Unrest at Hess Oil!

The closure of the Hess Corporation’s refinery in St Croix in January of this year raised several questions about the status of Hess operations in St Lucia. Thousands of workers were laid off in that country as the Hovensa LLC refinery closed its doors and was said to be converted to a complex that would operate as an oil storage terminal.
The issues at the St Croix refinery are far from over, according to an article that appeared in the St Croix Source last week. St Croix Governor John deJongh Jr has taken the company to task and issued an ultimatum to Hovensa executives to reopen the refinery or sell it. The August 7 piece states that St Croix “has been awash in rumours and speculation as to the fate of the refinery.”
“Since the closure, the company has championed the idea of converting the refinery into an oil storage facility,” states the article.         “The facility would employ around 100 people, far fewer than the approximately 2,000 previously employed at the refinery, and would require several new tax concessions from the V.I. government to function. In a speech to the nation the governor recalled the day John Hess, chief executive officer of Hess Corporation, called to inform him that the following day Hovensa would announce the refinery was closing.”
Stated deJongh: “Mr. Hess was not calling to ask us to do anything or to ask me for our thoughts on the matter. He was simply calling to inform the government and the people of the Virgin Islands of a decision that had already been made. That we received less than 24 hours notice was a sure indicator of just how little the U.S. Virgin Islands has come to mean to Hess, as well as for its partner, PDVSA, despite the fact that the Virgin Islands and its people have been partners with Hess for the better part of a half a century,” deJongh continued.                According to the St Croix Source deJongh dismissed Hovensa’s oil storage facility proposal, saying it simply would not benefit the territory.

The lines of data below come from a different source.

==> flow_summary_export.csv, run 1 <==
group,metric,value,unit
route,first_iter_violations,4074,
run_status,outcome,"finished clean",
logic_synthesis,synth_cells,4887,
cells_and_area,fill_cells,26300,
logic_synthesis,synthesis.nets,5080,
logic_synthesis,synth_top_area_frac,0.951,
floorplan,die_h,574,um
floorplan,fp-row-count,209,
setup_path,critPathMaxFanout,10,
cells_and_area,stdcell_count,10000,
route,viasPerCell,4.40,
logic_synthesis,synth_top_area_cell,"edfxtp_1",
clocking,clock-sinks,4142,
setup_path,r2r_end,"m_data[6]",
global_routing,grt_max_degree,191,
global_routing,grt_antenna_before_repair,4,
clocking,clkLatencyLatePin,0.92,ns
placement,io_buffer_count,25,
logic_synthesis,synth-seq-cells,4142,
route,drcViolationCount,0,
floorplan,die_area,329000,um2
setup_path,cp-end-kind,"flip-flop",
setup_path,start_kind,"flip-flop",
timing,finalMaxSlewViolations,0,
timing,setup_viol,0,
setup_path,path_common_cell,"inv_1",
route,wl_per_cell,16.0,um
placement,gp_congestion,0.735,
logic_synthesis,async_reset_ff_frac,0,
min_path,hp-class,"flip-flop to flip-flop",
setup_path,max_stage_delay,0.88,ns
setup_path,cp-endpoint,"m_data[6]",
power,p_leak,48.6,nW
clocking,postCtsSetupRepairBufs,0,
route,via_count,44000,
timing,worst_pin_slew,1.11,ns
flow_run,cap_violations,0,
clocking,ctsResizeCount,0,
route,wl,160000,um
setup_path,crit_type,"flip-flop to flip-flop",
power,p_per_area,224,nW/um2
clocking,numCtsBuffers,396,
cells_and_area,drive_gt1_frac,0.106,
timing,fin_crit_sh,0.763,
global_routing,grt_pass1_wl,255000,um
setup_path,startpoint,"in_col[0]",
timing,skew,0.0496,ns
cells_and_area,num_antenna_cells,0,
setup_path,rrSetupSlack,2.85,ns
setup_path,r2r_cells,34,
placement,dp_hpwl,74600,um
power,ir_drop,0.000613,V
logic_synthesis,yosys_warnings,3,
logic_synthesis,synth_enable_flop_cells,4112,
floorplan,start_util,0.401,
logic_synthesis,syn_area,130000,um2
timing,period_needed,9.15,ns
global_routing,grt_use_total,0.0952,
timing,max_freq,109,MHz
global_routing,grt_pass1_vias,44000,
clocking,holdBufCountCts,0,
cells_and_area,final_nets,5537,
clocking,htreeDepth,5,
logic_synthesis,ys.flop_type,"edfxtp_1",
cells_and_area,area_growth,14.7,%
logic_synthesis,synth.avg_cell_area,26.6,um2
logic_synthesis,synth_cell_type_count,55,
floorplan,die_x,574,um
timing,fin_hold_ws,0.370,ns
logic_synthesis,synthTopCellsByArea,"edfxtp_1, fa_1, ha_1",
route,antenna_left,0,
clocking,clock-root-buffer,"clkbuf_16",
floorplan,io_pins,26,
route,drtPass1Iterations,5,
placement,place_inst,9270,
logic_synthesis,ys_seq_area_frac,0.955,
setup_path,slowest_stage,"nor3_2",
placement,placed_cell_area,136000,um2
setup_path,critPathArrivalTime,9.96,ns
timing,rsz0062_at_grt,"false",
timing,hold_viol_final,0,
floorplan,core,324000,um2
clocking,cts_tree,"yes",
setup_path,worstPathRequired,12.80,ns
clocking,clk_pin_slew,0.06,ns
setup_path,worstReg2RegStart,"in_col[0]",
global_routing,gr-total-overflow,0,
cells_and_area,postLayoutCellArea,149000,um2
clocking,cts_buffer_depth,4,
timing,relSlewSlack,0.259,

Employees at the Hess Oil storage facility in St Lucia have had their own rumours to deal with when it comes to the status of the company here. At first it was thought that the closure of Hess Corp’s Hovensa refinery would mean the company’s efforts would be focused on establishing an oil refinery in Saint Lucia. After all, during the tenure of the Compton-King administration there had been talk of an agreement being signed in that regard. That has since been denied by Hess officials. Instead the company has announced plans to sell the facility.
According to sources, employees have been uneasy over the lack of information they are receiving about the sale of the crude oil refined products and storage terminal at Cul de Sac. In March of this year St Lucia’s prime minister and workers were reportedly informed about the potential sale.
At the time Dr Kenny Anthony said: “If the sale does go through and one does not know, because in the discussion that followed the disclosure Hess Oil Corporation did indicate that if they do not get a sale in accordance with the terms they have every intention to remain here, so we shall see but they have indicated that they prefer to focus on oil exploration instead of the buying and selling or distribution of fuel.”
But what has happened since March? Has Hess secured a satisfactory buyer for the facility? And if so where does that leave the staff.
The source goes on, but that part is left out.